→ **Supplied data**
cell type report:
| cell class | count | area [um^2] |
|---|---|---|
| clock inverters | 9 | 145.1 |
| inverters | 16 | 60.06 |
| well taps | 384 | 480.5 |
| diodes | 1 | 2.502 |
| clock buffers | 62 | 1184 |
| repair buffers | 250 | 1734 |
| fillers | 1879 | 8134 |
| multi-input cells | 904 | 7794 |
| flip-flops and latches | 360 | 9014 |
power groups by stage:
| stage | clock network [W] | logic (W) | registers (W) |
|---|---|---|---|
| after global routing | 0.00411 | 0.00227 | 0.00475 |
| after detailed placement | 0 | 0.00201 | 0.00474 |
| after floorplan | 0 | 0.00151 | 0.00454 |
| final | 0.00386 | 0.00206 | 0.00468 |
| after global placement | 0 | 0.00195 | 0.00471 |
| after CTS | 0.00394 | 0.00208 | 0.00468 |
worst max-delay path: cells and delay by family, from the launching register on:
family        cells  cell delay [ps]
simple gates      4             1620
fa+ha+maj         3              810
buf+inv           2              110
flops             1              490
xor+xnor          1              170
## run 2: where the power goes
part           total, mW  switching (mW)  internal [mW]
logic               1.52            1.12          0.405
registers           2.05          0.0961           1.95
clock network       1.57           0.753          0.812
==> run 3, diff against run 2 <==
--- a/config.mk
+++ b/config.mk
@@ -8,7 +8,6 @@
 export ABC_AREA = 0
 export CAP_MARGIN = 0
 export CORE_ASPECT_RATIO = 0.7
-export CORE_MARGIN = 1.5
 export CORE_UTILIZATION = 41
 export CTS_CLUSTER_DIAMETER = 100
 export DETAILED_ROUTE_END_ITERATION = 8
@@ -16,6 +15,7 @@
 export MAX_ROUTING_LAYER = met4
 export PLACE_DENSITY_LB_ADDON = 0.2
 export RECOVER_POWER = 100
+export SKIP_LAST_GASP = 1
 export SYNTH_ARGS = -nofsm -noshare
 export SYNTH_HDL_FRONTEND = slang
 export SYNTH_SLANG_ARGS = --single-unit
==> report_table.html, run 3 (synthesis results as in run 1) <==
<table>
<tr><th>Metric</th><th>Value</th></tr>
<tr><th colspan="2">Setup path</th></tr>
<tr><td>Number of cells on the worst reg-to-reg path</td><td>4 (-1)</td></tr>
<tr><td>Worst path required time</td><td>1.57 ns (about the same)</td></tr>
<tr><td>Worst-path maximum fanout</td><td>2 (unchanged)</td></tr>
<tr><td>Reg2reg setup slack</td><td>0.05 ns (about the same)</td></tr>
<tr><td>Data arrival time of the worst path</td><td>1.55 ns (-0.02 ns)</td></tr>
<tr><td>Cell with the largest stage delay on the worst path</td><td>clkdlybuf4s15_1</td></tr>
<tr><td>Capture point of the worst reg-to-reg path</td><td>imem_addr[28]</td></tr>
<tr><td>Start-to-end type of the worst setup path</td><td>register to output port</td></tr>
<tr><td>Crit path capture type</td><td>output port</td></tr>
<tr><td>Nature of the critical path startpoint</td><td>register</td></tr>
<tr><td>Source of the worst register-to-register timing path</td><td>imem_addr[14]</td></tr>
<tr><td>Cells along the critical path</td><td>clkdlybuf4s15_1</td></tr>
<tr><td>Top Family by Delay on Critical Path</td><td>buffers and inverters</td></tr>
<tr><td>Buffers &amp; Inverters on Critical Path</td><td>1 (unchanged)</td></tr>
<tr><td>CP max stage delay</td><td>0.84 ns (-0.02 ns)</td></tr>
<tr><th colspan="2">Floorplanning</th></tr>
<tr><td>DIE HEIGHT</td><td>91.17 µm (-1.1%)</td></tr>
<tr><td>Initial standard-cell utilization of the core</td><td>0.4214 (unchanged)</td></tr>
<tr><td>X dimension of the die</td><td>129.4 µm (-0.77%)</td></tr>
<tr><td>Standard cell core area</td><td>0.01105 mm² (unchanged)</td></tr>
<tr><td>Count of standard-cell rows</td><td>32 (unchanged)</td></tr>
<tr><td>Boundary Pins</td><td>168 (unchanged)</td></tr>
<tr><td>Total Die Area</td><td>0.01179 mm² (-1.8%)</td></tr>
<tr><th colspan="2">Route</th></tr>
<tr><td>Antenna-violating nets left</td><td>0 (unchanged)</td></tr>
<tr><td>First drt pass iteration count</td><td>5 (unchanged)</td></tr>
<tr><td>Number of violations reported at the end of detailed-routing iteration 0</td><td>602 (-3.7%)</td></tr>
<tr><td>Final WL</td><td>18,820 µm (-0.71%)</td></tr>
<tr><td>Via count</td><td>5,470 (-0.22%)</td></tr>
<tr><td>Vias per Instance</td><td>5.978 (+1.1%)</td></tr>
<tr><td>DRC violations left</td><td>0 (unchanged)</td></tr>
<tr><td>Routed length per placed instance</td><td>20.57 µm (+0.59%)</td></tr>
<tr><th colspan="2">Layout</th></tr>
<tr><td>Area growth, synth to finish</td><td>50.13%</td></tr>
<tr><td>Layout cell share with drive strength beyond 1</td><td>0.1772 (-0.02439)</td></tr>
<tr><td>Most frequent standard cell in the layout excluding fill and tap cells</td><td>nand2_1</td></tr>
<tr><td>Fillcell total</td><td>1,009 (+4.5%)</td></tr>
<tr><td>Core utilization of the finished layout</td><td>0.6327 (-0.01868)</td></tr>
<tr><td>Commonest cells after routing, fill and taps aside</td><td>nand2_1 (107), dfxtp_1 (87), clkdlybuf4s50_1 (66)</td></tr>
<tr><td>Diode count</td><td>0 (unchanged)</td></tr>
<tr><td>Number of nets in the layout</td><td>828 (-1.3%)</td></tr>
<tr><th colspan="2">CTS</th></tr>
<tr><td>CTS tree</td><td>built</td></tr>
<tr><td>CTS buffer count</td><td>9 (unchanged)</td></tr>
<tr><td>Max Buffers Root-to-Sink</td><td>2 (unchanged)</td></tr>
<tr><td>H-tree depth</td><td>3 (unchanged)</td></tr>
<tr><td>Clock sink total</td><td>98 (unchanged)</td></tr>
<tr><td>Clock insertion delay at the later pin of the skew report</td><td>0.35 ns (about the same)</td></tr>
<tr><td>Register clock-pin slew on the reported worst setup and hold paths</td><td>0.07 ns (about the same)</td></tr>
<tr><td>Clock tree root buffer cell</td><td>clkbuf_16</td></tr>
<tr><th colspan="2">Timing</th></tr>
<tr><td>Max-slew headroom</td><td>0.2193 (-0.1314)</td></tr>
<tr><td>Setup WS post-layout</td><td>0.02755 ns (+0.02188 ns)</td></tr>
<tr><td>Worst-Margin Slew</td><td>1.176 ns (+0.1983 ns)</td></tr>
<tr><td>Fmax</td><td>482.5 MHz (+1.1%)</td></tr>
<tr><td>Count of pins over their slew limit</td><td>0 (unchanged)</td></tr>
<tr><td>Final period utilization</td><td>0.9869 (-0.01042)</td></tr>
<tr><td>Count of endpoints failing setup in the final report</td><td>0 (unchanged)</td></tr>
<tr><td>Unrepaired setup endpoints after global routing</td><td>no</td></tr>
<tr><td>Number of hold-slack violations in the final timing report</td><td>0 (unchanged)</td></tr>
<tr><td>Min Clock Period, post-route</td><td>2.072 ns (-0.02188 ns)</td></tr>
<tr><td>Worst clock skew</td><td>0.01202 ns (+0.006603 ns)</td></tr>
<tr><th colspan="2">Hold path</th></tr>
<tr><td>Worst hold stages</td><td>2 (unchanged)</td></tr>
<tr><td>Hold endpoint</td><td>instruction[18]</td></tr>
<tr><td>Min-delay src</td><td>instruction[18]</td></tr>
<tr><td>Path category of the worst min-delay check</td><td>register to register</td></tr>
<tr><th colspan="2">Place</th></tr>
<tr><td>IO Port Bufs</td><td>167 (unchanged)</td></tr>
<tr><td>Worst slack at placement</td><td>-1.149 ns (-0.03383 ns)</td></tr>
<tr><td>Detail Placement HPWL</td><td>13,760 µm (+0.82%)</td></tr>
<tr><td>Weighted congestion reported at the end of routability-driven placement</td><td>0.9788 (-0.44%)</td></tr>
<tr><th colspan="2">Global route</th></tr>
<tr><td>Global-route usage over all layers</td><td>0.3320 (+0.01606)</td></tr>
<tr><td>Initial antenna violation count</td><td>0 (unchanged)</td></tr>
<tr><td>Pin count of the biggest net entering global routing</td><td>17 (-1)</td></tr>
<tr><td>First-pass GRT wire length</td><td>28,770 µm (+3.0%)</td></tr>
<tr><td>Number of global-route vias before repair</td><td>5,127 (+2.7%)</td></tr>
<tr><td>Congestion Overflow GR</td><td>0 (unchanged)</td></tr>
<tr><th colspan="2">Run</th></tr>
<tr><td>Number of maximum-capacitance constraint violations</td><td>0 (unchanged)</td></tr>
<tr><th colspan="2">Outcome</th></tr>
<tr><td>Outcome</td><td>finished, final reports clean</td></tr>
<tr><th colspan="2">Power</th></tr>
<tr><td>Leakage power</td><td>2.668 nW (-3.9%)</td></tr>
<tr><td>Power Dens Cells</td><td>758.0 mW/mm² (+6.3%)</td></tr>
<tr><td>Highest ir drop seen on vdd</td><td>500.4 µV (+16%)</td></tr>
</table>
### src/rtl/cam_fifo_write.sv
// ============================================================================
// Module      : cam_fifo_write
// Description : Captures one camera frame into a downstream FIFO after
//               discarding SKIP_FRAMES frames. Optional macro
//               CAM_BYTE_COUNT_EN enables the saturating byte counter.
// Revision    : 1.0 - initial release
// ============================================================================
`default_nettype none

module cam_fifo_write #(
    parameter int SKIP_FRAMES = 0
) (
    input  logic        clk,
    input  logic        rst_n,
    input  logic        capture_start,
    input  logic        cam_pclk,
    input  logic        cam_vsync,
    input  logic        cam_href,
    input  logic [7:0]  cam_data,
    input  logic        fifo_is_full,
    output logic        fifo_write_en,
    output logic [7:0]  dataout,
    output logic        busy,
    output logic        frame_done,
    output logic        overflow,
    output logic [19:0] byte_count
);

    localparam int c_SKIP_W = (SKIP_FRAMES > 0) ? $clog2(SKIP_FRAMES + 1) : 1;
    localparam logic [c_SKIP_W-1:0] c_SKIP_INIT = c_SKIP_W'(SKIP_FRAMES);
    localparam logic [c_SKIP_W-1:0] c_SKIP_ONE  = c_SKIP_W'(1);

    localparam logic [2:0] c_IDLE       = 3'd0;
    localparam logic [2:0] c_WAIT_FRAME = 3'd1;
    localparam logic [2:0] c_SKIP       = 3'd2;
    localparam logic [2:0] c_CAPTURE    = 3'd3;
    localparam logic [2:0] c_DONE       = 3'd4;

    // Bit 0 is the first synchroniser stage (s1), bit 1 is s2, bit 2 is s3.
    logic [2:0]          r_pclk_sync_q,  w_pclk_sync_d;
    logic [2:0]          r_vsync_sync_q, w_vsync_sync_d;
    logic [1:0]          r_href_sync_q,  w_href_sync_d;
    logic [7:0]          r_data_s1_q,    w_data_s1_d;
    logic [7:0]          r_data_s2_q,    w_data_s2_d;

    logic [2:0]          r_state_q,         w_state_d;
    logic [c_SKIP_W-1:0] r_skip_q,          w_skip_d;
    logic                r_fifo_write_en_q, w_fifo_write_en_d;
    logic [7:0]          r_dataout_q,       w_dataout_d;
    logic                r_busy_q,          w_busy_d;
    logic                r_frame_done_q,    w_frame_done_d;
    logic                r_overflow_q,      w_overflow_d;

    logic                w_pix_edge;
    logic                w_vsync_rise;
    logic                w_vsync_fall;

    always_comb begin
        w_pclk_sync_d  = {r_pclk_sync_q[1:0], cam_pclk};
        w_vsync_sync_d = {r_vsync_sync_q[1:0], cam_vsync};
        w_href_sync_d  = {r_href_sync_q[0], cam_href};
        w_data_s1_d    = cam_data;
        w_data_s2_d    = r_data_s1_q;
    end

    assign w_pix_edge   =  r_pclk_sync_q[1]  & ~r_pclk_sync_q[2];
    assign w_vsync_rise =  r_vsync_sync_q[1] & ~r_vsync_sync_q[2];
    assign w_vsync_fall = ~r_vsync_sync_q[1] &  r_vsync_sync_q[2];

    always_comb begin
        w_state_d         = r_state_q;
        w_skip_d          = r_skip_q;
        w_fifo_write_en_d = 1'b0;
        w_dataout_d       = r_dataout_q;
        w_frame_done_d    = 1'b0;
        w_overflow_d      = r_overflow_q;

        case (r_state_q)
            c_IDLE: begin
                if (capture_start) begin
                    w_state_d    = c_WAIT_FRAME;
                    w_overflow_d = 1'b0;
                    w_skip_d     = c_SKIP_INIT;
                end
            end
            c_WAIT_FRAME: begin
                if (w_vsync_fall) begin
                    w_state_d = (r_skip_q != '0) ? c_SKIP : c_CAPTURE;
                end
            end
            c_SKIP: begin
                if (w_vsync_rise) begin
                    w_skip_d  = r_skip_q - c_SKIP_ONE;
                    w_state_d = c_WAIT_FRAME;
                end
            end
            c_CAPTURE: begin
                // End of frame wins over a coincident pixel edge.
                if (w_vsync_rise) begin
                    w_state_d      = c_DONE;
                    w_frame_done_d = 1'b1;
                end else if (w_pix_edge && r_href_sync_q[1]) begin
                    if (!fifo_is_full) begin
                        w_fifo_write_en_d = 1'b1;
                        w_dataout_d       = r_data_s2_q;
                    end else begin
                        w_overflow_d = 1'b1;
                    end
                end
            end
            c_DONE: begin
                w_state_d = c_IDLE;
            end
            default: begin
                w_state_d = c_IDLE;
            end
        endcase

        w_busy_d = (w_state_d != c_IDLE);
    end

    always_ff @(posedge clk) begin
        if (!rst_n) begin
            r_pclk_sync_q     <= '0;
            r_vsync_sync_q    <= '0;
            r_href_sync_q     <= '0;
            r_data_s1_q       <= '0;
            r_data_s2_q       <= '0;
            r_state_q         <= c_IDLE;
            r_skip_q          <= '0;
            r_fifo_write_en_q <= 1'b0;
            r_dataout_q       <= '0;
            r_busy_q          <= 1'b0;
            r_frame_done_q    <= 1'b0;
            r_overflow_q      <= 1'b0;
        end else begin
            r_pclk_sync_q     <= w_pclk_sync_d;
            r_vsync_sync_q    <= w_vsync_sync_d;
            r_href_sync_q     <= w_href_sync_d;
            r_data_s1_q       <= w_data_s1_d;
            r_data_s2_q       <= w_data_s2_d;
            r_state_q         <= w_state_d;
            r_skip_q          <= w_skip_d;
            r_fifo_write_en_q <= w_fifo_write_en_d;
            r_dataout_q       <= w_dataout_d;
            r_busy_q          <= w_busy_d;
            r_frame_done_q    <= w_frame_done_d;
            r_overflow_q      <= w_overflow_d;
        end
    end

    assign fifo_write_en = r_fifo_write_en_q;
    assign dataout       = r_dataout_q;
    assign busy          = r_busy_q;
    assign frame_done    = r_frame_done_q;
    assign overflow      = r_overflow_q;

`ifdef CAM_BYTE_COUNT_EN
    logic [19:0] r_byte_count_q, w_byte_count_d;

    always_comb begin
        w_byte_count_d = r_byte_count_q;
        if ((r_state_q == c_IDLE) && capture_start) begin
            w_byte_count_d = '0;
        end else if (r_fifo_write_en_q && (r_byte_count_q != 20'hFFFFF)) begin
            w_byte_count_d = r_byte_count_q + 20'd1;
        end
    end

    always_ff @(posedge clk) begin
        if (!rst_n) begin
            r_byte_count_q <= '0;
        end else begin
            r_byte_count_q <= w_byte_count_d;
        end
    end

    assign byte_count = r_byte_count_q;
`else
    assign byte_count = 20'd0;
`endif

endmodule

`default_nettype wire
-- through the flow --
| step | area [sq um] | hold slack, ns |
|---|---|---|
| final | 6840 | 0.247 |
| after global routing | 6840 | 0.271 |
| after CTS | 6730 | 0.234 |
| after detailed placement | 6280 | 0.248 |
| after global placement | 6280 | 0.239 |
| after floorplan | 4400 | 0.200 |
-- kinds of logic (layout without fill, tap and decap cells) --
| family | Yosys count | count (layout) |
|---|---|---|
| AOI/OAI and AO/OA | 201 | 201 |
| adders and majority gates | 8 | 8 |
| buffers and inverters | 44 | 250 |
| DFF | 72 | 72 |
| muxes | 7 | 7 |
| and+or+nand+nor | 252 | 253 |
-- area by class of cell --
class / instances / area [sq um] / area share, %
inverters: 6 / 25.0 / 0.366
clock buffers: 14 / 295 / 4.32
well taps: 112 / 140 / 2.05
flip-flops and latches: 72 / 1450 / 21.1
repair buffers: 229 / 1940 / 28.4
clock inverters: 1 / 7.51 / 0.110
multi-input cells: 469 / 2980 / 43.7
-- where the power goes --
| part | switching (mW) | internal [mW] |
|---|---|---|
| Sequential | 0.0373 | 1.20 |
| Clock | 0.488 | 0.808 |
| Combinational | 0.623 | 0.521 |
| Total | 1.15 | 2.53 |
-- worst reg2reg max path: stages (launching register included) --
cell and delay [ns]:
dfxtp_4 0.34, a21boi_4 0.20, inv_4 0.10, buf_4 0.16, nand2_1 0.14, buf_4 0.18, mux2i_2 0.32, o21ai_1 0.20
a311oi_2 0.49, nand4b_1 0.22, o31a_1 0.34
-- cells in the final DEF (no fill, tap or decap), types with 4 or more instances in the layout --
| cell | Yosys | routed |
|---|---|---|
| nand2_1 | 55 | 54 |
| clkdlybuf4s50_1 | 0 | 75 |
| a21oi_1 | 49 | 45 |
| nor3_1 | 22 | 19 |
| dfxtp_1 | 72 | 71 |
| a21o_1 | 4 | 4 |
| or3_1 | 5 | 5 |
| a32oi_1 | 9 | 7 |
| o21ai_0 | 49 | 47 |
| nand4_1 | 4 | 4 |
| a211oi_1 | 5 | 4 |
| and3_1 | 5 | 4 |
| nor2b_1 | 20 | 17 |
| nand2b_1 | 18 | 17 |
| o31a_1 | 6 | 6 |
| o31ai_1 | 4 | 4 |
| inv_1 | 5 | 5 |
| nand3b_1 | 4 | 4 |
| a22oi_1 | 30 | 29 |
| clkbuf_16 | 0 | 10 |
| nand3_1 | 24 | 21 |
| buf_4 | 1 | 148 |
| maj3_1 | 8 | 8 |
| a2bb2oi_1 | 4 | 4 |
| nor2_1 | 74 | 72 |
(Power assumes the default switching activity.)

→ **Task instructions**
Copy the lines above exactly, beginning at the line that has "<tr><th>Metric</th><th>Value</th></tr>" and stopping after the line that has "<tr><td>Data arrival time", and omit the rest.

→ **Reply**
<tr><th>Metric</th><th>Value</th></tr>
<tr><th colspan="2">Setup path</th></tr>
<tr><td>Number of cells on the worst reg-to-reg path</td><td>4 (-1)</td></tr>
<tr><td>Worst path required time</td><td>1.57 ns (about the same)</td></tr>
<tr><td>Worst-path maximum fanout</td><td>2 (unchanged)</td></tr>
<tr><td>Reg2reg setup slack</td><td>0.05 ns (about the same)</td></tr>
<tr><td>Data arrival time of the worst path</td><td>1.55 ns (-0.02 ns)</td></tr>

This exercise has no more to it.